> [REQUIREMENT]:
The entries below contain a line with "localparam int IW = $clog2(WIDTH);" and a line with "assign sampling = (state_reg". Quote exactly those two lines and all lines between them.

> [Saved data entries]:
========

===== src/rtl/mnist_pkg.sv =====
// Shared constants and the frame-loader state encoding for the MNIST
// inference path (UART feeder, image buffer, inference controller).
package mnist_pkg;

   localparam int         N_PIX       = 784;
   localparam int         ADDR_W      = 10;
   localparam int         PIX_W       = 8;
   localparam logic [7:0] HDR_BYTE    = 8'hA5;
   localparam int         TIMEOUT_CYC = 1000000;

   typedef enum logic [2:0] {
      IDLE      = 3'd0,
      RECV      = 3'd1,
      START     = 3'd2,
      WAIT_DONE = 3'd3,
      RELEASE   = 3'd4
   } ldr_state_t;

endpackage


===== src/rtl/img_frame_loader_byte_timeout_cnt.sv =====
// Inter-byte watchdog: loadable down-counter, reloaded on every accepted
// byte, decremented on idle cycles, pulses expire when it runs out.
//   clk, rst_n : clock, async active-low reset (counter reloads)
//   load       : reload to LOAD_VAL (byte accepted / not receiving)
//   en         : idle receive cycle, count down
//   expire     : combinational, idle cycle seen with counter at zero
module byte_timeout_cnt #(
   parameter int          CNT_W    = 20,
   parameter int unsigned LOAD_VAL = 0
) (
   input  logic clk,
   input  logic rst_n,
   input  logic load,
   input  logic en,
   output logic expire
);

   localparam logic [CNT_W-1:0] LOAD_V = CNT_W'(LOAD_VAL);

   logic [CNT_W-1:0] cnt;

   always_ff @(posedge clk or negedge rst_n) begin
      if (!rst_n) begin
         cnt <= LOAD_V;
      end else if (load) begin
         cnt <= LOAD_V;
      end else if (en && (cnt != '0)) begin
         cnt <= cnt - 1'b1;
      end
   end

   // LOAD_VAL idle cycles drain the counter; the next idle cycle expires.
   assign expire = en && !load && (cnt == '0);

endmodule


===== src/rtl/img_frame_loader.sv =====
// Frame loader: header-framed pixel stream into the image buffer, then
// start/done handshake with the inference controller.
//   rx_data/rx_valid/rx_ready : byte stream from the UART receiver
//   img_we/img_addr/img_wdata : registered image buffer write port
//   start/fsm_busy/fsm_done/pred_in : inference controller handshake
//   result_valid/result_digit : latched prediction, one-cycle update pulse
//   frame_err : one-cycle pulse on inter-byte timeout; loading : in RECV
module img_frame_loader #(
   parameter int         N_PIX       = mnist_pkg::N_PIX,
   parameter int         ADDR_W      = mnist_pkg::ADDR_W,
   parameter int         PIX_W       = mnist_pkg::PIX_W,
   parameter logic [7:0] HDR_BYTE    = mnist_pkg::HDR_BYTE,
   parameter int         TIMEOUT_CYC = mnist_pkg::TIMEOUT_CYC
) (
   input  logic              clk,
   input  logic              rst_n,
   input  logic [PIX_W-1:0]  rx_data,
   input  logic              rx_valid,
   output logic              rx_ready,
   output logic              img_we,
   output logic [ADDR_W-1:0] img_addr,
   output logic [PIX_W-1:0]  img_wdata,
   output logic              start,
   input  logic              fsm_busy,
   input  logic              fsm_done,
   input  logic [3:0]        pred_in,
   output logic              result_valid,
   output logic [3:0]        result_digit,
   output logic              frame_err,
   output logic              loading
);

   import mnist_pkg::*;

   localparam int TO_W = $clog2(TIMEOUT_CYC + 1);

   ldr_state_t        state_q;
   ldr_state_t        state_d;
   logic [ADDR_W-1:0] pix_cnt;
   logic              in_recv;
   logic              accept;
   logic              last_pix;
   logic              is_hdr;
   logic              to_expire;

   assign in_recv  = (state_q == RECV);
   // Gated by rst_n so the port reads 0 while reset is held.
   assign rx_ready = rst_n &&
                     ((state_q == IDLE) || (state_q == RECV));
   assign accept   = rx_valid && rx_ready;
   assign loading  = in_recv;
   assign last_pix = (pix_cnt == ADDR_W'(N_PIX - 1));
   assign is_hdr   = (rx_data == PIX_W'(HDR_BYTE));

   byte_timeout_cnt #(
      .CNT_W    (TO_W),
      .LOAD_VAL (TIMEOUT_CYC - 1)
   ) u_timeout (
      .clk    (clk),
      .rst_n  (rst_n),
      .load   (!in_recv || accept),
      .en     (in_recv && !accept),
      .expire (to_expire)
   );

   always_ff @(posedge clk or negedge rst_n) begin
      if (!rst_n) begin
         state_q <= IDLE;
      end else begin
         state_q <= state_d;
      end
   end

   always_comb begin
      state_d = state_q;
      unique case (state_q)
         IDLE: begin
            if (accept && is_hdr) state_d = RECV;
         end
         RECV: begin
            // Header value inside a frame is plain pixel data.
            if (accept && last_pix) state_d = START;
            else if (to_expire)     state_d = IDLE;
         end
         START: begin
            // Done without a visible busy still goes via capture.
            if (fsm_busy || fsm_done) state_d = WAIT_DONE;
         end
         WAIT_DONE: begin
            if (fsm_done) state_d = RELEASE;
         end
         RELEASE: begin
            if (!fsm_done) state_d = IDLE;
         end
         default: state_d = IDLE;
      endcase
   end

   always_ff @(posedge clk or negedge rst_n) begin
      if (!rst_n) begin
         img_we       <= 1'b0;
         img_addr     <= '0;
         img_wdata    <= '0;
         pix_cnt      <= '0;
         start        <= 1'b0;
         result_valid <= 1'b0;
         result_digit <= '0;
         frame_err    <= 1'b0;
      end else begin
         img_we       <= 1'b0;
         result_valid <= 1'b0;
         frame_err    <= 1'b0;
         // Registered start: rises the cycle after the last pixel write,
         // falls the cycle after the result is captured.
         start <= (state_q == START) || (state_q == WAIT_DONE);
         if (in_recv && accept) begin
            img_we    <= 1'b1;
            img_addr  <= pix_cnt;
            img_wdata <= rx_data;
            pix_cnt   <= last_pix ? '0 : pix_cnt + 1'b1;
         end else if (to_expire) begin
            frame_err <= 1'b1;
            pix_cnt   <= '0;
         end
         if ((state_q == WAIT_DONE) && fsm_done) begin
            result_digit <= pred_in;
            result_valid <= 1'b1;
         end
      end
   end

endmodule
===== src/rtl/ff_seq_ctrl.sv =====
// Drives a latched word LSB-first into a single D flip-flop, one bit per DRIVE/SAMPLE
// slot, rebuilds the captured word from q and counts slots where q/qbar disagree.
module ff_seq_ctrl #(
    parameter int WIDTH = 8
) (
    input  logic         clk,
    input  logic         rst,
    ff_seq_ctrl_if.slave bus
);
    localparam int CW = $clog2(WIDTH + 1);
    localparam int IW = $clog2(WIDTH);

    localparam logic [1:0] ST_IDLE   = 2'd0;
    localparam logic [1:0] ST_DRIVE  = 2'd1;
    localparam logic [1:0] ST_SAMPLE = 2'd2;
    localparam logic [1:0] ST_FIN    = 2'd3;

    localparam logic [CW-1:0] CNT_MAX  = CW'(WIDTH);
    localparam logic [IW-1:0] IDX_LAST = IW'(WIDTH - 1);

    logic [1:0]       state_reg, state_next;
    logic [WIDTH-1:0] sh_reg, sh_next;
    logic [WIDTH-1:0] dout_reg, dout_next;
    logic [IW-1:0]    idx_reg, idx_next;
    logic [CW-1:0]    err_reg, err_next;
    logic             accept;
    logic             sampling;
    logic             bit_bad;

    assign accept   = (state_reg == ST_IDLE) && bus.start;
    assign sampling = (state_reg == ST_SAMPLE);
    // Both rails are checked: a healthy cell has q equal to the bit and qbar its inverse.
    assign bit_bad  = (bus.ff_q != sh_reg[0]) || (bus.ff_qb != ~sh_reg[0]);

    // Each dout bit clears on acceptance and is written only in its own sample slot.
    for (genvar gi = 0; gi < WIDTH; gi++) begin : g_dout
        assign dout_next[gi] = accept ? 1'b0 :
                               (sampling && idx_reg == IW'(gi)) ? bus.ff_q :
                               dout_reg[gi];
    end

    always_comb begin
        state_next = state_reg;
        sh_next    = sh_reg;
        idx_next   = idx_reg;
        err_next   = err_reg;
        case (state_reg)
            ST_IDLE: begin
                if (bus.start) begin
                    sh_next    = bus.din;
                    idx_next   = '0;
                    err_next   = '0;
                    state_next = ST_DRIVE;
                end
            end
            ST_DRIVE: begin
                state_next = ST_SAMPLE;
            end
            ST_SAMPLE: begin
                if (bit_bad && err_reg != CNT_MAX) begin
                    err_next = err_reg + 1'b1;
                end
                sh_next    = {1'b0, sh_reg[WIDTH-1:1]};
                idx_next   = idx_reg + 1'b1;
                state_next = (idx_reg == IDX_LAST) ? ST_FIN : ST_DRIVE;
            end
            ST_FIN: begin
                state_next = ST_IDLE;
            end
            default: begin
                state_next = ST_IDLE;
            end
        endcase
    end

    always_ff @(posedge clk) begin
        if (rst) begin
            state_reg <= ST_IDLE;
            sh_reg    <= '0;
            dout_reg  <= '0;
            idx_reg   <= '0;
            err_reg   <= '0;
        end else begin
            state_reg <= state_next;
            sh_reg    <= sh_next;
            dout_reg  <= dout_next;
            idx_reg   <= idx_next;
            err_reg   <= err_next;
        end
    end

    // All outputs decode registered state; sh is zero in IDLE once a word has drained.
    assign bus.ff_d    = sh_reg[0];
    assign bus.ff_en   = (state_reg == ST_DRIVE);
    assign bus.busy    = (state_reg != ST_IDLE);
    assign bus.done    = (state_reg == ST_FIN);
    assign bus.pass    = (state_reg == ST_FIN) && (err_reg == '0);
    assign bus.dout    = dout_reg;
    assign bus.err_cnt = err_reg;
endmodule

========

> [ANSWER SECTION]:
    localparam int IW = $clog2(WIDTH);

    localparam logic [1:0] ST_IDLE   = 2'd0;
    localparam logic [1:0] ST_DRIVE  = 2'd1;
    localparam logic [1:0] ST_SAMPLE = 2'd2;
    localparam logic [1:0] ST_FIN    = 2'd3;

    localparam logic [CW-1:0] CNT_MAX  = CW'(WIDTH);
    localparam logic [IW-1:0] IDX_LAST = IW'(WIDTH - 1);

    logic [1:0]       state_reg, state_next;
    logic [WIDTH-1:0] sh_reg, sh_next;
    logic [WIDTH-1:0] dout_reg, dout_next;
    logic [IW-1:0]    idx_reg, idx_next;
    logic [CW-1:0]    err_reg, err_next;
    logic             accept;
    logic             sampling;
    logic             bit_bad;

    assign accept   = (state_reg == ST_IDLE) && bus.start;
    assign sampling = (state_reg == ST_SAMPLE);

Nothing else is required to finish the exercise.